─── Available data ───
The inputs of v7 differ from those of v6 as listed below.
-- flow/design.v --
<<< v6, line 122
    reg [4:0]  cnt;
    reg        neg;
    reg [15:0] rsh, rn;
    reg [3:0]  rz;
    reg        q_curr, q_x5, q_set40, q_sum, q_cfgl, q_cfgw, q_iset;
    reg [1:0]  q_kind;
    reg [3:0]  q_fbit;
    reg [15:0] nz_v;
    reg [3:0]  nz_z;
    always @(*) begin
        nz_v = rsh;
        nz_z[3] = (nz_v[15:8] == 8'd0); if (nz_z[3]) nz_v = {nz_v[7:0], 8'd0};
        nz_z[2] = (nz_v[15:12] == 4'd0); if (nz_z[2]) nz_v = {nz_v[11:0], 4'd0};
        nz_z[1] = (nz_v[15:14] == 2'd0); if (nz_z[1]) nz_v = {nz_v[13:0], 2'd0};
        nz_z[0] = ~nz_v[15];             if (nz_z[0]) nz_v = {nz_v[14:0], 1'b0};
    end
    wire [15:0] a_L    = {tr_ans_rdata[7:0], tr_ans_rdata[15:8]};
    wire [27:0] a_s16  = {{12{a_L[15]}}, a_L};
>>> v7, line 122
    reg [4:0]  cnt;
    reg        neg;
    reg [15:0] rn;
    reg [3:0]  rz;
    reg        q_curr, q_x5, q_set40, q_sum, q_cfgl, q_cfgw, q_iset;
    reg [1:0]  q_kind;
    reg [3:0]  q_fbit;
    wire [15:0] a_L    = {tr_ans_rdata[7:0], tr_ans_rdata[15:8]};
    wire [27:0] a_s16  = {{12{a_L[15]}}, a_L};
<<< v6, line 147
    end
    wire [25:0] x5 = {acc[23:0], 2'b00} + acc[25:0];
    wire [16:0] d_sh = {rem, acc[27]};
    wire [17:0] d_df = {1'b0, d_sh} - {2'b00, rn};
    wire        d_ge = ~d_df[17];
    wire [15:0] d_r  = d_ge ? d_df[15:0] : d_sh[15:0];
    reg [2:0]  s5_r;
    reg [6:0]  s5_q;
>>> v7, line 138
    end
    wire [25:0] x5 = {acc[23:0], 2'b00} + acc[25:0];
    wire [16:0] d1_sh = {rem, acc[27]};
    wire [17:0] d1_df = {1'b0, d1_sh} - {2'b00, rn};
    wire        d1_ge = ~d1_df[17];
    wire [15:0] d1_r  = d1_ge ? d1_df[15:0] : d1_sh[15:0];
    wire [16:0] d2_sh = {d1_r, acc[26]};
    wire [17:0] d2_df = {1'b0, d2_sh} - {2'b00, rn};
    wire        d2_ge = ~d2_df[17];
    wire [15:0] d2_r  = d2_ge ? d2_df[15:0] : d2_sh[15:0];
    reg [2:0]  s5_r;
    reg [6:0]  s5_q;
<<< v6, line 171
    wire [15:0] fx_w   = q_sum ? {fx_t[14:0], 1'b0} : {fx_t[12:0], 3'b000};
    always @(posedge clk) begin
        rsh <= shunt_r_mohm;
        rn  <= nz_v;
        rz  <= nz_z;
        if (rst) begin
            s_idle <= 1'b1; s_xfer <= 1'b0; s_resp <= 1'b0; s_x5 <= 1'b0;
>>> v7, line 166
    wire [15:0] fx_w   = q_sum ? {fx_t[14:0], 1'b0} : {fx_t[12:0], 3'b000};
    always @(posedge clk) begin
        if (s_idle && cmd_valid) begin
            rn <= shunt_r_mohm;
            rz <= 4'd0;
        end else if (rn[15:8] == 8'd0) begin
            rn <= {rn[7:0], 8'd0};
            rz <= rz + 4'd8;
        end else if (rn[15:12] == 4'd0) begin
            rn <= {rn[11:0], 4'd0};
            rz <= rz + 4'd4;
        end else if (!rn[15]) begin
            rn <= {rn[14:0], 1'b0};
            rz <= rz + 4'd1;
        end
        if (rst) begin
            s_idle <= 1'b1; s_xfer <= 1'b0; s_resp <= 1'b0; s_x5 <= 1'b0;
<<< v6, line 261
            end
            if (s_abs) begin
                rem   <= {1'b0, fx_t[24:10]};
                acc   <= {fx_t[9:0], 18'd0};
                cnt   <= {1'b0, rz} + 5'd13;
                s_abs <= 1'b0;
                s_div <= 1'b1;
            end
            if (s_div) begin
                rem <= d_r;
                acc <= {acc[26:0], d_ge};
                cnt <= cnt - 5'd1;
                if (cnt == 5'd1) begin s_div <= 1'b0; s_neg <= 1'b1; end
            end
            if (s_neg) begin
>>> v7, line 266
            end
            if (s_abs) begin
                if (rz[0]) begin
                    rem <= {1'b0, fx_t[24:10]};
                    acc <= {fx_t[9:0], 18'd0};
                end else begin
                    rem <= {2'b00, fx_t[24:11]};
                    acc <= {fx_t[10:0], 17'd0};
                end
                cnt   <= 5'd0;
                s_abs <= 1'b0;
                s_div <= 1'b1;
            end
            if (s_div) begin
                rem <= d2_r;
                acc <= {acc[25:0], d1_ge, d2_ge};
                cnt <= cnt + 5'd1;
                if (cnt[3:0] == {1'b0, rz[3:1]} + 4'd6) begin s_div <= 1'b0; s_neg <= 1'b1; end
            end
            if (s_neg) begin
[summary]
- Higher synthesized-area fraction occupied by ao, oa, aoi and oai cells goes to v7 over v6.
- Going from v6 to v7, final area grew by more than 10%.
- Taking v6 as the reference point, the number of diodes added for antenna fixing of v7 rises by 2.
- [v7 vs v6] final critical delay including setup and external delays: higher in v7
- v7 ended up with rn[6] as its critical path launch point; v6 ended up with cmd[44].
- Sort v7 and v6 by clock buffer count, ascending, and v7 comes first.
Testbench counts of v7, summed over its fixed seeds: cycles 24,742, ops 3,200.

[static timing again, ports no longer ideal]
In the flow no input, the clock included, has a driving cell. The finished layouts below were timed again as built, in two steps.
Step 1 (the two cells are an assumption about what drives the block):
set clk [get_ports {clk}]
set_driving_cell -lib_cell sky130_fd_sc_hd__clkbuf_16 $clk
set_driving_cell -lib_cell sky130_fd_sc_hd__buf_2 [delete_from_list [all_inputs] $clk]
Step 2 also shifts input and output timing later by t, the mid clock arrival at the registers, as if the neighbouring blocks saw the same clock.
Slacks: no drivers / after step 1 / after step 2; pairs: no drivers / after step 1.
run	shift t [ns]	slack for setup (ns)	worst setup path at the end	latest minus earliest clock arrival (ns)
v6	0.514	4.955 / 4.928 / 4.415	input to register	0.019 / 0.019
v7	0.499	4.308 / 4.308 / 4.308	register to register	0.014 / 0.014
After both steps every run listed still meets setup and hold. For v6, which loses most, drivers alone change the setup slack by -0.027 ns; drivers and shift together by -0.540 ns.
From an optimization exercise on the open Yosys and OpenROAD flow, aimed at small area, a short achievable clock period and few clock cycles per item; shortcuts taken in it are not production practice.
Power is estimated from default activity; no workload was simulated.

Setup of the reference run:
## cnetz_rxdec
module cnetz_rxdec (
    input  wire         clk,
    input  wire         rst,           
    input  wire         in_valid,
    output wire         in_ready,
    input  wire [149:0] in_frame,
    output reg          out_valid,
    input  wire         out_ready,
    output reg  [2:0]   out_stat,      
    output wire [63:0]  out_payload,
    output wire [5:0]   out_pad,
    output wire [19:0]  out_eflags,    
    output wire [4:0]   out_errcnt
);
For scale: roughly 1200 cells after synthesis, about 250 I/O pins.
==> module cnetz_bchdec, before the edit <==
module cnetz_bchdec (input wire [14:0] w, output wire [6:0] data, output wire [1:0] code);
    wire n1; cnetz_x2 u1 (.a(w[0]), .b(w[4]), .y(n1));
    wire n2; cnetz_x2 u2 (.a(w[1]), .b(w[8]), .y(n2));
    wire n3; cnetz_x2 u3 (.a(w[1]), .b(w[13]), .y(n3));
    wire n4; cnetz_x2 u4 (.a(w[0]), .b(w[8]), .y(n4));
    wire n5; cnetz_x2 u5 (.a(w[3]), .b(w[10]), .y(n5));
    wire n6; cnetz_x2 u6 (.a(w[7]), .b(w[11]), .y(n6));
    wire n7; cnetz_x2 u7 (.a(w[6]), .b(w[9]), .y(n7));
    wire n8; cnetz_x2 u8 (.a(w[3]), .b(w[12]), .y(n8));
    wire n9; cnetz_x2 u9 (.a(w[9]), .b(w[11]), .y(n9));
    wire n10; cnetz_x2 u10 (.a(w[2]), .b(w[11]), .y(n10));
    wire n11; cnetz_x2 u11 (.a(w[11]), .b(w[14]), .y(n11));
    wire n12; cnetz_x2 u12 (.a(w[10]), .b(w[13]), .y(n12));
    wire n13; cnetz_x2 u13 (.a(w[12]), .b(w[13]), .y(n13));
    wire n14; cnetz_x2 u14 (.a(w[5]), .b(w[14]), .y(n14));
    wire n15; cnetz_x2 u15 (.a(w[4]), .b(w[6]), .y(n15));
    wire n16; cnetz_x2 u16 (.a(w[7]), .b(w[13]), .y(n16));
    wire n17; cnetz_x2 u17 (.a(n1), .b(n13), .y(n17));
    wire n18; cnetz_x2 u18 (.a(w[4]), .b(w[5]), .y(n18));
    wire n19; cnetz_x2 u19 (.a(w[2]), .b(w[4]), .y(n19));
    wire n20; cnetz_x2 u20 (.a(n3), .b(n14), .y(n20));
    wire n21; cnetz_x2 u21 (.a(n10), .b(n12), .y(n21));
    wire n22; cnetz_x2 u22 (.a(n2), .b(n19), .y(n22));
    wire n23; cnetz_x2 u23 (.a(n7), .b(n16), .y(n23));
    wire n24; cnetz_x2 u24 (.a(n4), .b(n9), .y(n24));
    wire n25; cnetz_x2 u25 (.a(n6), .b(n18), .y(n25));
    wire n26; cnetz_x2 u26 (.a(n8), .b(n11), .y(n26));
    wire n27; cnetz_x2 u27 (.a(n5), .b(n15), .y(n27));
    wire n28; cnetz_x2 u28 (.a(n27), .b(n21), .y(n28));
    wire n29; cnetz_x2 u29 (.a(n25), .b(n23), .y(n29));
    wire n30; cnetz_x2 u30 (.a(n22), .b(n26), .y(n30));
    wire n31; cnetz_x2 u31 (.a(n24), .b(n17), .y(n31));
    wire n32; cnetz_x2 u32 (.a(n24), .b(n20), .y(n32));
    wire n33; cnetz_x2 u33 (.a(n22), .b(n21), .y(n33));
    wire n34; cnetz_x2 u34 (.a(n22), .b(n23), .y(n34));
    wire n35; cnetz_x2 u35 (.a(n26), .b(n17), .y(n35));
    wire n36; cnetz_x2 u36 (.a(n28), .b(n35), .y(n36));
    wire n37; cnetz_x2 u37 (.a(n25), .b(n33), .y(n37));
    wire n38; cnetz_x2 u38 (.a(n27), .b(n32), .y(n38));
    wire n39; cnetz_x2 u39 (.a(n24), .b(n27), .y(n39));
    wire n40; cnetz_x2 u40 (.a(n31), .b(n33), .y(n40));
    wire n41; cnetz_x2 u41 (.a(n29), .b(n31), .y(n41));
    wire n42; cnetz_x2 u42 (.a(n28), .b(n29), .y(n42));
    wire n43; cnetz_x2 u43 (.a(n23), .b(n30), .y(n43));
    wire n44; cnetz_x2 u44 (.a(n20), .b(n37), .y(n44));
    wire n45; cnetz_x2 u45 (.a(n20), .b(n29), .y(n45));
    wire n46; cnetz_x2 u46 (.a(n22), .b(n28), .y(n46));
    cnetz_thx u47 (.w(w[8]), .a(n22), .b(n24), .c(n41), .d(n44), .y(data[0]));
    cnetz_thx u48 (.w(w[9]), .a(n42), .b(n24), .c(n40), .d(n23), .y(data[1]));
    cnetz_thx u49 (.w(w[10]), .a(n27), .b(n40), .c(n21), .d(n44), .y(data[2]));
    cnetz_thx u50 (.w(w[11]), .a(n25), .b(n24), .c(n21), .d(n26), .y(data[3]));
    cnetz_thx u51 (.w(w[12]), .a(n41), .b(n40), .c(n17), .d(n26), .y(data[4]));
    cnetz_thx u52 (.w(w[13]), .a(n23), .b(n21), .c(n17), .d(n20), .y(data[5]));
    cnetz_thx u53 (.w(w[14]), .a(n36), .b(n44), .c(n26), .d(n20), .y(data[6]));
    wire [3:0] kc;
    cnetz_cube u_cube (.p({n39, n30, n34, n32}), .k(kc));
    wire n54; cnetz_xn2 u54 (.a(kc[0]), .b(n46), .y(n54));
    wire n55; cnetz_xn2 u55 (.a(kc[1]), .b(n45), .y(n55));
    wire n56; cnetz_xn2 u56 (.a(kc[2]), .b(n43), .y(n56));
    wire n57; cnetz_xn2 u57 (.a(kc[3]), .b(n38), .y(n57));
    wire n58; cnetz_or4 u58 (.a(n32), .b(n34), .c(n30), .d(n39), .y(n58));
    wire n59; cnetz_nand2 u59 (.a(n46), .b(kc[1]), .y(n59));
    wire n60; cnetz_nand2 u60 (.a(n45), .b(kc[0]), .y(n60));
    wire n61; cnetz_nand2 u61 (.a(n43), .b(kc[3]), .y(n61));
    wire n62; cnetz_nand2 u62 (.a(n38), .b(kc[2]), .y(n62));
    wire n63; cnetz_x2 u63 (.a(n59), .b(n60), .y(n63));
    wire n64; cnetz_x2 u64 (.a(n61), .b(n62), .y(n64));
    wire n65; cnetz_xn2 u65 (.a(n63), .b(n64), .y(n65));
    cnetz_nand4 u66 (.a(n54), .b(n55), .c(n56), .d(n57), .y(code[1]));
    wire n67; cnetz_nor2 u67 (.a(n58), .b(code[1]), .y(n67));
    cnetz_a31oi u68 (.a(code[1]), .b(n65), .c(n58), .d(n67), .y(code[0]));
endmodule
Background: an optimization exercise with open tools, aiming at small area. Do not read the settings as production practice. In this exercise RTL edits were held to simulation tests only and were not proved equivalent to the original. Power and IR drop assume default switching activity.

PW:
Design icsp_core, start of the top module:
module icsp_core (
    input  wire        clk,
    input  wire        rst,
    input  wire        host_we,
    input  wire [3:0]  host_addr,
    input  wire [31:0] host_wdata,
    output reg  [31:0] host_rdata,
    output wire        busy,
    output wire [1:0]  rst_lvl,
    output wire        pwr,
    output wire        dat_o,
    output wire        dat_oe,
    input  wire        dat_i,
    output wire        clk_o,
    output wire        clk_oe,
    output reg         act,
    output reg  [15:0] reg_idx,
    input  wire        reg_end,
    input  wire [15:0] reg_id,
    input  wire [31:0] reg_prog_size,
    input  wire [31:0] reg_cfg_start,
    input  wire [31:0] reg_cfg_size,
    input  wire [31:0] reg_data_start,
    input  wire [31:0] reg_data_size,
    input  wire [31:0] reg_rsv_words,
    input  wire [15:0] reg_cfg_save,
    input  wire [7:0]  reg_prog_ftype,
    input  wire [7:0]  reg_data_ftype,
    output wire        resp_valid,
    input  wire        resp_ready,
    output wire [31:0] resp_data,
    output wire        resp_last,
    output wire        resp_done
);
Size in the first run: roughly 3,900 cells after synthesis, ~460 flip-flops, roughly 370 I/O pins, about 27,000 um^2 of cells after synthesis.
==> flow/config.mk <==
export PLATFORM = sky130hd
export DESIGN_NAME = icsp_core
export DESIGN_NICKNAME = icsp_core
export VERILOG_FILES = /design/flow/design.v
export SDC_FILE = /design/flow/constraint.sdc
export NUM_CORES = 4
export LEC_CHECK = 0
export CAP_MARGIN = 20
export CORE_MARGIN = 2
export CORE_UTILIZATION = 50
export SLEW_MARGIN = 20
==> flow/constraint.sdc <==
create_clock -name core_clock -period 10.0 [get_ports {clk}]
set_input_delay 2.0000 -clock core_clock [delete_from_list [all_inputs] [get_ports {clk}]]
set_output_delay 2.0000 -clock core_clock [all_outputs]
set_load 0.01 [all_outputs]
standard.sh (not shown) runs the stock make flow with config.mk's settings and CLKGATE_MAP_FILE= SYNTH_SCRIPT=/design/flow/synth_recipe.tcl, a recipe that flattens the netlist after the stock synthesis.
==> flow/flow/run.sh <==
#!/bin/bash
# Layout flow: the standard flow (standard.sh) with these changes:
# - synthesis: ORFS's final ABC mapping runs from flow/abc_area.script (a
#   delay-bounded, area-recovering mapping) instead of the speed script, and
#   adders are left to ABC instead of being mapped to full/half-adder cells.
#   Registers are mapped before ABC, so they match the standard synthesis.
# - every port still gets its own buffer, but a sky130_fd_sc_hd__buf_1;
# - clock tree: clkbuf_8 buffers on clusters of up to 14 sinks, no dummy loads.
set -euo pipefail
W=$(pwd)
export BUFFER_PORTS_ARGS="-buffer_cell sky130_fd_sc_hd__buf_1"
export CTS_ARGS="-sink_clustering_enable -sink_clustering_size 14 -sink_clustering_max_diameter 60 -repair_clock_nets -dont_use_dummy_load -buf_list {sky130_fd_sc_hd__clkbuf_8}"
bash standard.sh SYNTH_SCRIPT="$W/flow/synth_area.tcl" ADDER_MAP_FILE= > "$W/standard.log" 2>&1
==> flow/flow/abc_area.script <==
strash
dch
map -D 6000
strash
dch
map -D 6000
topo
==> flow/flow/synth_area.tcl <==
# The standard flow's synthesis (synth_recipe.tcl, one folder up) with the final ABC
# mapping run from an area-oriented script instead of ORFS's speed script.
# Registers are mapped before ABC runs, so they are the same as the standard flow's.
set here [file dirname [file normalize [info script]]]
set ::area_abc_script [file join $here abc_area.script]
proc abc {args} {
  set i [lsearch -exact $args -script]
  if { $i >= 0 } {
    lset args [expr { $i + 1 }] $::area_abc_script
  }
  puts "area abc: $args"
  yosys abc {*}$args
}
source [file join [file dirname $here] synth_recipe.tcl]
### PW -> TR
--- a/flow/design.v
+++ b/flow/design.v
@@ -250,32 +250,32 @@
     reg [31:0] pc;
     reg [31:0] arg0, arg1;
     reg [15:0] result;
     reg [2:0]  cst;
     reg [1:0]  det;
     reg        dev_valid;       
     reg [31:0] map_prog_end, map_cfg_start, map_cfg_end;    
     reg [31:0] map_data_start, map_data_end, map_rsv_start;
     reg [15:0] map_cfg_save;
     reg [7:0]  map_prog_ftype, map_data_ftype;
     reg [4:0]  state;
     reg [3:0]  op;              
+    reg        rsvd_nz;         
+    reg        scan;            
     reg [31:0] rr_addr;
     wire       w_nz  = rr_addr[10];
     wire       amb   = rr_addr[9];
     wire [8:0] devid = rr_addr[8:0];
     reg [7:0]  rr_n;            
     wire [4:0] k = rr_n[4:0];
-    wire       scan   = k[4] | k[3];
-    wire [3:0] scan_w = {k[4], k[2:0]};
     wire       phy_start;       
     reg [2:0]  phy_op;          
     wire       phy_done;
     wire [15:0] phy_frame;
     wire       phy_int;         
     wire       phy_sel;         
     icsp_phy u_phy (
         .clk     (clk),
         .rst     (rst),
         .start   (phy_start),
         .op      (phy_op),
         .int_op  (phy_int),
@@ -348,25 +348,25 @@
     wire [2:0] cfg_off = {k[2], k[2] | k[1], k[0]};    
     reg  dom_data, dom_cfg;
     wire dom_sample = (state == S_DECODE) || (state == S_RR_CHECK) ||
                       (state == S_DT_CFG) || (state == S_DT_SCAN);
     always @(posedge clk)
         if (dom_sample) begin
             dom_data <= !is_dt && in_data;
             dom_cfg  <= is_dt ? !scan : (!in_data && in_cfg);
         end
     reg [31:0] sp_off;
     always @(*) begin
         if (is_dt)
-            sp_off = scan ? {28'd0, scan_w} : {29'd0, cfg_off};
+            sp_off = scan ? {27'd0, k} : {29'd0, cfg_off};
         else if (dom_data)
             sp_off = d_off;
         else if (dom_cfg)
             sp_off = c_off;
         else
             sp_off = cls_addr;
     end
     wire pc_lt_off = lt32(pc, sp_off);
     wire off_lt_pc = lt32(sp_off, pc);
     wire [15:0] rd_val = {2'b00, phy_frame[14:9] & {6{!dom_data}}, phy_frame[8:1]};
     wire rr_at_end = (rr_addr == arg1);
     assign resp_valid = (state == S_RR_BEAT_V) || (state == S_RR_DONE_V);
@@ -474,36 +474,40 @@
             dev_valid  <= 1'b0;
             act        <= 1'b0;
             reg_idx    <= 16'd0;
             op         <= 4'd0;
             set_default_map;
         end else begin
             case (state)
             S_IDLE: begin
                 if (host_we) begin
                     case (host_addr)
                     4'h0: begin
                         rr_addr    <= arg0;
-                        op         <= (host_wdata[15:10] != 6'd0) ? 4'h0 : host_wdata[3:0];
+                        op         <= host_wdata[3:0];
+                        rsvd_nz    <= (host_wdata[15:10] != 6'd0);
                         state      <= S_DECODE;
                     end
                     4'h1: arg0 <= host_wdata;
                     4'h2: arg1 <= host_wdata;
                     default: ;
                     endcase
                 end
             end
             S_DECODE: begin
                 cst <= CST_OK;
-                begin
+                if (rsvd_nz) begin
+                    cst   <= CST_ILLEGAL;
+                    state <= S_END;
+                end else begin
                     case (op)
                     4'h1, 4'h2, 4'h3, 4'h4: begin
                         if (mode == M_OFF) begin
                             cst   <= CST_ILLEGAL;
                             state <= S_END;
                         end else begin
                             state <= S_RAW_W;
                         end
                     end
                     4'h5: begin
                         if (mode == M_OFF) begin
                             state <= S_PM_W;
@@ -516,24 +520,25 @@
                         end else
                             state <= S_END;
                     end
                     4'h7, 4'h9: state <= S_SP_START;
                     4'h8: begin
                         if (mode != M_OFF) begin
                             state <= S_SP_EXIT_W;
                         end else
                             state <= S_SP_ENTER;
                     end
                     4'hA: begin
                         rr_n <= 8'd0;
+                        scan <= 1'b0;
                         if (mode != M_OFF) begin
                             state <= S_DT_EXIT_W;
                         end else
                             state <= S_DT_CFG;
                     end
                     4'hB: begin
                         rr_n    <= 8'd0;
                         state   <= S_RR_CHECK;
                     end
                     default: begin
                         cst   <= CST_ILLEGAL;
                         state <= S_END;
@@ -667,34 +672,35 @@
                 end else
                     rr_addr[10] <= ((k != 5'd0) && w_nz) || (rd_val != 16'd0);
                 if (k == 5'd5)
                     state <= S_DT_EVAL;
                 else begin
                     rr_n  <= rr_n + 8'd1;
                     state <= S_DT_CFG;
                 end
             end
             S_DT_EVAL: begin
                 reg_idx <= 16'd0;
                 if (amb && !w_nz) begin
-                    rr_n  <= 8'd8;
+                    rr_n  <= 8'd0;
+                    scan  <= 1'b1;
                     state <= S_DT_SCAN;
                 end else
                     state <= S_LK;
             end
             S_DT_SCAN: state <= S_SP_START;
             S_DT_SCAN_ST: begin
                 if (rd_val != 16'd0)
                     state <= S_LK;
-                else if (k == 5'd23) begin
+                else if (k == 5'd15) begin
                     state <= S_DT_NP_W;
                 end else begin
                     rr_n  <= rr_n + 8'd1;
                     state <= S_DT_SCAN;
                 end
             end
             S_DT_NP_W: begin
                 if (phy_done) begin
                     mode      <= M_OFF;
                     pc        <= 32'd0;
                     set_default_map;
                     dev_valid <= 1'b0;
### Flow results
Part of the total power dissipated in the clock network ends up lower on TR. | detail-routed via count per cell | higher: PW |. Compared with PW, TR shows a share of the cycle needed by the critical path after routing that is 2.8 points lower. Per the comparison of TR with PW, height of the chip has remained practically unchanged; post-detailed-routing wire length has decreased.

## what the ideal ports hide
The results above use ideal ports. As a check the final layouts listed here were re-extracted and re-timed, cells and wires unchanged.
Step 1, drivers: a clkbuf_16 drives clk and a buf_2 each remaining input, both assumed.
Step 2 also shifts input and output timing later by t, the mid clock arrival at the registers, as if the neighbouring blocks saw the same clock.
a / b / c = ideal / step 1 / step 2; a / b = the first two.
run	t (ns)	slack for setup (ns)	worst setup path at the end	pins driven straight from the clock port
PW	0.755	0.649 / 0.649 / 0.649	register to register	1
TR	0.724	0.924 / 0.924 / 0.924	register to register	1
After both steps every run listed still meets setup and hold.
───
§ Task item: Look through the material above. Copy each line where the word "below" appears.

§ Task answer:
The inputs of v7 differ from those of v6 as listed below.
In the flow no input, the clock included, has a driving cell. The finished layouts below were timed again as built, in two steps.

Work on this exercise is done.